I've been having anxiety dreams about looking at the walls in my house and noticing that the paint is uneven and ugly. Instead of bright uniform color, I see splotches of dirty white drywall in glaringly obvious places. I realize, horrified, that either I did a terrible job to begin with and just didn't notice, or that my paint job was not solid enough to last, and is now eroding.

Every morning this week I have awakened only to glance nervously at the walls in my bedroom, seeking reassurance that they are still purple. I am writing this as a sort of talisman. Maybe setting it all down will protect me from it?

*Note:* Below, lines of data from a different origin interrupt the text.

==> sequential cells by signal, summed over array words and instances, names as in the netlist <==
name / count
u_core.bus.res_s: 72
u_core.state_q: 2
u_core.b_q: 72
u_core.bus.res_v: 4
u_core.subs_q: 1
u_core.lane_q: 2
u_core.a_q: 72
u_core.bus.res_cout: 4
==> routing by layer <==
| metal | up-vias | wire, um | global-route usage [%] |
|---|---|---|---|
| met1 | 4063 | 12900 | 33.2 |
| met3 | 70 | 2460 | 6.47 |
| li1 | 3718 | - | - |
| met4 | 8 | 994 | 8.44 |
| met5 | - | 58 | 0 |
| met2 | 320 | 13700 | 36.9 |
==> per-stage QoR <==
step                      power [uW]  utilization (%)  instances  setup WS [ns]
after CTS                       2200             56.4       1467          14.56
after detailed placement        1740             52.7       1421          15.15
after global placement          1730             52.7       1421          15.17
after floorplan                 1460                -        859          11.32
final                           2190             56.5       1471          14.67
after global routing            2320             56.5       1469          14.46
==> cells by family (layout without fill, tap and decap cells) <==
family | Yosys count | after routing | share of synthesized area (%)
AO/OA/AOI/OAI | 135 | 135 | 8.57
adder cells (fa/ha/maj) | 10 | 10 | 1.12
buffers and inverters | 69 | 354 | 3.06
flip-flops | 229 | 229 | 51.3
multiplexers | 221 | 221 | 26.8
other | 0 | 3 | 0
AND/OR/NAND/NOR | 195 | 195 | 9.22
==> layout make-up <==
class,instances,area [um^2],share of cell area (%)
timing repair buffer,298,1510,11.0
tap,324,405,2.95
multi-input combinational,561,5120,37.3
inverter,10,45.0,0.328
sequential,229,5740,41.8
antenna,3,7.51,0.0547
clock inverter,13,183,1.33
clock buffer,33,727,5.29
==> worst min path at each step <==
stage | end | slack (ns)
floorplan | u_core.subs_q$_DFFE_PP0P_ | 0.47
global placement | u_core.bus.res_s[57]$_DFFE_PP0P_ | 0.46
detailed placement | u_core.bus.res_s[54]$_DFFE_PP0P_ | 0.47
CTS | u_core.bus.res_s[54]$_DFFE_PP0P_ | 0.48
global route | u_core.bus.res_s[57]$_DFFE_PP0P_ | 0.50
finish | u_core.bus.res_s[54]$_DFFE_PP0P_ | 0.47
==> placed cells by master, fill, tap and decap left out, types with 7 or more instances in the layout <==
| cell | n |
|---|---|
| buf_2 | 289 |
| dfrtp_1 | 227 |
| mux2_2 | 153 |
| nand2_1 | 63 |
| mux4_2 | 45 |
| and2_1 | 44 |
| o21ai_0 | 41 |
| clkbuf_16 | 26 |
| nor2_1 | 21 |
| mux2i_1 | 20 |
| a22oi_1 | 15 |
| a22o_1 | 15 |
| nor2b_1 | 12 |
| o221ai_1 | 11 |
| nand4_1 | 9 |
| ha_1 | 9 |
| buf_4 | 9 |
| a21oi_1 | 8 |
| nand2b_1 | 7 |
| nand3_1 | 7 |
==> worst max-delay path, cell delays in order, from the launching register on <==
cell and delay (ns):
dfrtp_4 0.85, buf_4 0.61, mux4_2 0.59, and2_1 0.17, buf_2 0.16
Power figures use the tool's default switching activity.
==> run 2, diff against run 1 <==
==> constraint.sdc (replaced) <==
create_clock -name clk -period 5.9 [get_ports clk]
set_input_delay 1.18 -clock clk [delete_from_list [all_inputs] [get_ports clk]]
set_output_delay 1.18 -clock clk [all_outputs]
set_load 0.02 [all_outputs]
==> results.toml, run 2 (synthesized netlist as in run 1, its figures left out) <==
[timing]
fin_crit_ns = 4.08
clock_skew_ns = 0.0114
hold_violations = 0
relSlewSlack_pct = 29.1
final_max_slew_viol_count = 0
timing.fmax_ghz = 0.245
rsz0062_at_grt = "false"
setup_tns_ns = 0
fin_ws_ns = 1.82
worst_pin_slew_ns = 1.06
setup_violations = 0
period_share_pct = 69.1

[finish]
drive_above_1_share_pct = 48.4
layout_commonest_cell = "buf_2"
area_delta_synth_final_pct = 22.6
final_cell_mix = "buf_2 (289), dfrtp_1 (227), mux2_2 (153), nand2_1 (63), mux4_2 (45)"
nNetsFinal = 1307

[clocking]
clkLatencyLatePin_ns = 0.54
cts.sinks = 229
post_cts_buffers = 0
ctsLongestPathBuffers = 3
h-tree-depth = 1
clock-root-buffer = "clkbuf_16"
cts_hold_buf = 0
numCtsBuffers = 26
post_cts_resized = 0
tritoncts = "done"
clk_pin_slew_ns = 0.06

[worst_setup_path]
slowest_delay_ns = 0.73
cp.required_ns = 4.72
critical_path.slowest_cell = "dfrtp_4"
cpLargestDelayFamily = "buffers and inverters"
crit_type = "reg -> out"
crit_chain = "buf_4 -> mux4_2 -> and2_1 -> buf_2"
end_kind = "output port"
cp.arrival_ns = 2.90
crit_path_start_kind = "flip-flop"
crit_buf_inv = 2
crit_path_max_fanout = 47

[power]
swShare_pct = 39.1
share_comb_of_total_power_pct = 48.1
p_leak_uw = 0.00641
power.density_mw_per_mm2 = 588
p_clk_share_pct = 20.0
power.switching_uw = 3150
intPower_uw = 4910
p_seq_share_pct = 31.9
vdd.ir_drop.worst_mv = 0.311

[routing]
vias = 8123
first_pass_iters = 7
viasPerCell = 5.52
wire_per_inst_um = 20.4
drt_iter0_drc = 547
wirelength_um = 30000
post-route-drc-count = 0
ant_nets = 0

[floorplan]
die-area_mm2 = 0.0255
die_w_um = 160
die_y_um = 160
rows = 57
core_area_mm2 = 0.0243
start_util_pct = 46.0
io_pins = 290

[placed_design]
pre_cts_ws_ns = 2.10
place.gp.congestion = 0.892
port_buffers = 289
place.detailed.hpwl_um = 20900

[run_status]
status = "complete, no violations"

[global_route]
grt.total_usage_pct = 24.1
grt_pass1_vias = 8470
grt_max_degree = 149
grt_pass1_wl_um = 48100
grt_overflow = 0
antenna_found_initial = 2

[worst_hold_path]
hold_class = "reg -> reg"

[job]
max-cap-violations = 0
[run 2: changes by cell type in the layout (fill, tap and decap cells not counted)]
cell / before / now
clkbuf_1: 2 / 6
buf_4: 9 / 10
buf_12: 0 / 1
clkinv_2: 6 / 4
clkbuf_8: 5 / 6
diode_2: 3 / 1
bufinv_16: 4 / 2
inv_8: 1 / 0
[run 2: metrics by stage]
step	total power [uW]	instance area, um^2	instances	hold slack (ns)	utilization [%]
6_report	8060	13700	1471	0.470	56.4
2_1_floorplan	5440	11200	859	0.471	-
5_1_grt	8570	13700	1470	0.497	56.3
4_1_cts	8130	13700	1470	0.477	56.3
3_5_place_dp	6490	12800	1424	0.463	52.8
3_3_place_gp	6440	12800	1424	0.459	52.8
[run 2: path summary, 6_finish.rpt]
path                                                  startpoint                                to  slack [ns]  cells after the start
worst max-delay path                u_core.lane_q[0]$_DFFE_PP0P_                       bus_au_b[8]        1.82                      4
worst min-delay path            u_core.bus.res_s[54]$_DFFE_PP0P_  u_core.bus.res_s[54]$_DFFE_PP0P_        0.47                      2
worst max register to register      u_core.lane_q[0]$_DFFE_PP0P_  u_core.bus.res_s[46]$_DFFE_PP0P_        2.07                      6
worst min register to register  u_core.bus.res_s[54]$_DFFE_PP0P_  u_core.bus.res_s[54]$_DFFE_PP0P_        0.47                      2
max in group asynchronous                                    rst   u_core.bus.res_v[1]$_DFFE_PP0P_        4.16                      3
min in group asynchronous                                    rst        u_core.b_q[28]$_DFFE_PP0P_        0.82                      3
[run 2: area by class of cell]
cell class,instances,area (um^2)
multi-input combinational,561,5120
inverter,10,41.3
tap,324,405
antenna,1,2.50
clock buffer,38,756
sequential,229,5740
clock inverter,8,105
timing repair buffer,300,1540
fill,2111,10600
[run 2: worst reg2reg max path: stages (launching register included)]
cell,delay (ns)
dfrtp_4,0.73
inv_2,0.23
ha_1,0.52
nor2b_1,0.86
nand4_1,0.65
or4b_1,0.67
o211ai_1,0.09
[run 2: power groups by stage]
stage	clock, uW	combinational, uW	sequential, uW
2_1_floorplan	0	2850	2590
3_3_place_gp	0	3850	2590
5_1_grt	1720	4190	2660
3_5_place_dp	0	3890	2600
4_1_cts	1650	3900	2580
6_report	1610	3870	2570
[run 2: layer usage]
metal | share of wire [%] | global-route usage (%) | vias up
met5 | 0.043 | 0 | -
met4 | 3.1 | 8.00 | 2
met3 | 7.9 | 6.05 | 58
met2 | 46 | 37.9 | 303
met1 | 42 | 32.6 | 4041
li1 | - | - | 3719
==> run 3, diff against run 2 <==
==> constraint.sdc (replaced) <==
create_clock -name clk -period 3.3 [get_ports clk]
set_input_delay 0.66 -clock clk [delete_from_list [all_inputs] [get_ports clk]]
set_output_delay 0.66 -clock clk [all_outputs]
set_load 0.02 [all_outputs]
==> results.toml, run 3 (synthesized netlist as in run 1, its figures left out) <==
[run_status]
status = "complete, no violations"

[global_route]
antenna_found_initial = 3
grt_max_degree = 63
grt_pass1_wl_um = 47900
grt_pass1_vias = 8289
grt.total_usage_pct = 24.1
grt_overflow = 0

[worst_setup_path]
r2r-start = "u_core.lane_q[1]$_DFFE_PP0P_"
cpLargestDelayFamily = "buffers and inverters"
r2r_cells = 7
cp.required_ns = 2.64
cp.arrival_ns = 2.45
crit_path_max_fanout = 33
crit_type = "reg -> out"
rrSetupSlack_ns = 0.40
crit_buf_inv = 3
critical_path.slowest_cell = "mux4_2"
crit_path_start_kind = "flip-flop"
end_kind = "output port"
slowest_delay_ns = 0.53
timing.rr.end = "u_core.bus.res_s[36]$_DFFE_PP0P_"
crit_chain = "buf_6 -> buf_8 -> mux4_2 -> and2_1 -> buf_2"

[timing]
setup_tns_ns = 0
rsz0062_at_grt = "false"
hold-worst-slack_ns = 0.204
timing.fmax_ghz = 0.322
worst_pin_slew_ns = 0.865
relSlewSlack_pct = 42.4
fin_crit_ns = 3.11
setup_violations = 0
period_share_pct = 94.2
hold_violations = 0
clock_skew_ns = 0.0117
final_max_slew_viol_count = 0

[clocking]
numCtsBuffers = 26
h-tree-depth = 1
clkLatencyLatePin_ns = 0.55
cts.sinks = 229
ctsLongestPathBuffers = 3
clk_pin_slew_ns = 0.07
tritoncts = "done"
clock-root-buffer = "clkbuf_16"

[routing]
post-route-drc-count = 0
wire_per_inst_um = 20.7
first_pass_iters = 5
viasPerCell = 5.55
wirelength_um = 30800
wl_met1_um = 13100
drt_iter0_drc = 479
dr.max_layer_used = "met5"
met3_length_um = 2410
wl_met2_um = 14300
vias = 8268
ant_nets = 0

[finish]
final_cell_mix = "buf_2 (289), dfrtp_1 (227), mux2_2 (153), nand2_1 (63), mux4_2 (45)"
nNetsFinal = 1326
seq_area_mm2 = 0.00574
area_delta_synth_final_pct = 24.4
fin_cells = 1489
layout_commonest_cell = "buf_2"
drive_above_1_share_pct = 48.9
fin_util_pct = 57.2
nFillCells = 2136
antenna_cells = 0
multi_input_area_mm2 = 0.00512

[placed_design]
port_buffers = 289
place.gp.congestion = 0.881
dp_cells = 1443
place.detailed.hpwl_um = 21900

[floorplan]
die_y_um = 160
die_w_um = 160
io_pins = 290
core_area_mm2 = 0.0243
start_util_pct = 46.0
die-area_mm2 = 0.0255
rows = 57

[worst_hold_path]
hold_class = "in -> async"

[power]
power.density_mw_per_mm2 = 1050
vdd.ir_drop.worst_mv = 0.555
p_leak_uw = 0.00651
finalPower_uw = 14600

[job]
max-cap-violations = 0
**config.mk**
```make
export PLATFORM = sky130hd
export DESIGN_NAME = mux_arb
export DESIGN_NICKNAME = d
export VERILOG_FILES = /design/src/rtl/mux_arb_pkg.sv /design/src/rtl/mux_arb_mux2.sv /design/src/rtl/mux_arb.sv
export SDC_FILE = /design/constraint.sdc
export NUM_CORES = 1
export LEC_CHECK = 0
export CORE_ASPECT_RATIO = 0.7
export CORE_UTILIZATION = 40
export CTS_BUF_LIST = sky130_fd_sc_hd__clkbuf_8
export DETAILED_ROUTE_END_ITERATION = 8
export PLACE_DENSITY = 0.74
export SETUP_SLACK_MARGIN = 0.2
export SLEW_MARGIN = 20
export SYNTH_ARGS = -nofsm -noshare
export SYNTH_HDL_FRONTEND = slang
export SYNTH_SLANG_ARGS = --single-unit
```
**constraint.sdc**
```tcl
create_clock -name clk -period 2.8 [get_ports clk]
set_input_delay 0.56 -clock clk [delete_from_list [all_inputs] [get_ports clk]]
set_output_delay 0.56 -clock clk [all_outputs]
set_load 0.01 [all_outputs]
```
$ cat src/rtl/test_monitor_pkg.sv
`default_nettype none
// ============================================================================
// Module      : test_monitor_pkg
// Description : Shared state codes, result signature and index helper for
//               the test_monitor run-control / observation block.
// Revision    : 1.0 - initial release
// ============================================================================
package test_monitor_pkg;

  localparam int STATE_W = 3;

  typedef enum logic [STATE_W-1:0] {
    ST_HOLD    = 3'd0,
    ST_RUN     = 3'd1,
    ST_PASS    = 3'd2,
    ST_FAIL    = 3'd3,
    ST_TIMEOUT = 3'd4
  } state_e;

  // Value that x26 / x27 must hold to signal "done" / "pass".
  localparam int SIG_VALUE = 1;

  // Width of a channel index; never narrower than one bit.
  function automatic int idx_width(input int n);
    return (n > 1) ? $clog2(n) : 1;
  endfunction

endpackage
`default_nettype wire

$ cat src/rtl/rr_pick.sv
`default_nettype none
// ============================================================================
// Module      : rr_pick
// Description : Combinational round-robin picker. Returns the first set bit
//               of the dirty vector at or after the pointer, wrapping.
// Revision    : 1.0 - initial release
// ============================================================================
module rr_pick
  import test_monitor_pkg::*;
#(
  parameter  int NUM_CH = 4,
  localparam int IDX_W  = idx_width(NUM_CH)
) (
  input  logic [NUM_CH-1:0] dirty,
  input  logic [IDX_W-1:0]  ptr,
  output logic              found,
  output logic [IDX_W-1:0]  idx
);

  // Walk the channels starting at the pointer; the first dirty one wins.
  always_comb begin
    logic [IDX_W:0]   sum;
    logic [IDX_W-1:0] cand;
    found = 1'b0;
    idx   = '0;
    sum   = '0;
    cand  = '0;
    for (int k = 0; k < NUM_CH; k++) begin
      sum = {1'b0, ptr} + (IDX_W+1)'(k);
      if (sum >= (IDX_W+1)'(NUM_CH)) begin
        sum = sum - (IDX_W+1)'(NUM_CH);
      end
      cand = sum[IDX_W-1:0];
      if (!found && dirty[cand]) begin
        found = 1'b1;
        idx   = cand;
      end
    end
  end

endmodule
`default_nettype wire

Maybe today I will actually write something I can feel pleased about.

Slow and Steady

  • Apr. 28th, 2008 at 2:12 PM
Overwhelmption
The last week was really rough for me. I was super stressed and overly socialized and generally overwhelmed.* I think I started a few posts here and abandoned them when a gnawing anxiety took over and blanked the intended content from my mind. I spent a full day reading about something that upset me, then resolved not to read the internet for a bit, and instead panicked about not writing enough, while also worrying about how I was supposed to entertain Moss's mother when she came to visit while he wasn't here (he'd gone to New York for work). Yay!

Happily, I have made it through the week of horror, and am now enjoying a day of Not Doing Much, because I have come to the conclusion that if I am to preserve my sanity, I must take things slowly. Today I've caught up on my friendslist (all 300+ entries! My, but you all write a lot), printed out something to work on later, done minor household chores, and spent a considerable amount of time petting the cat. Next up I will take a bath, write for half an hour (timed), and go out in the rain to Downtown Boston, where I will attempt to buy a copy of the next book group selection, and then have a cup of coffee with my printed pages while waiting for Moss. After work we're meeting friends for dinner and then seeing Eddie Izzard (short video link, mild swearing) at the Orpheum. I am not going to worry about all the things I haven't done. I refuse to worry about these things today.

*The userpic is me last September in the midst of a minor furniture assembly fiasco. I'm buried under bookshelf parts and an overturned Poang chair, overwhelmed, and grimly amused that I have (quite literally) brought this all down upon myself.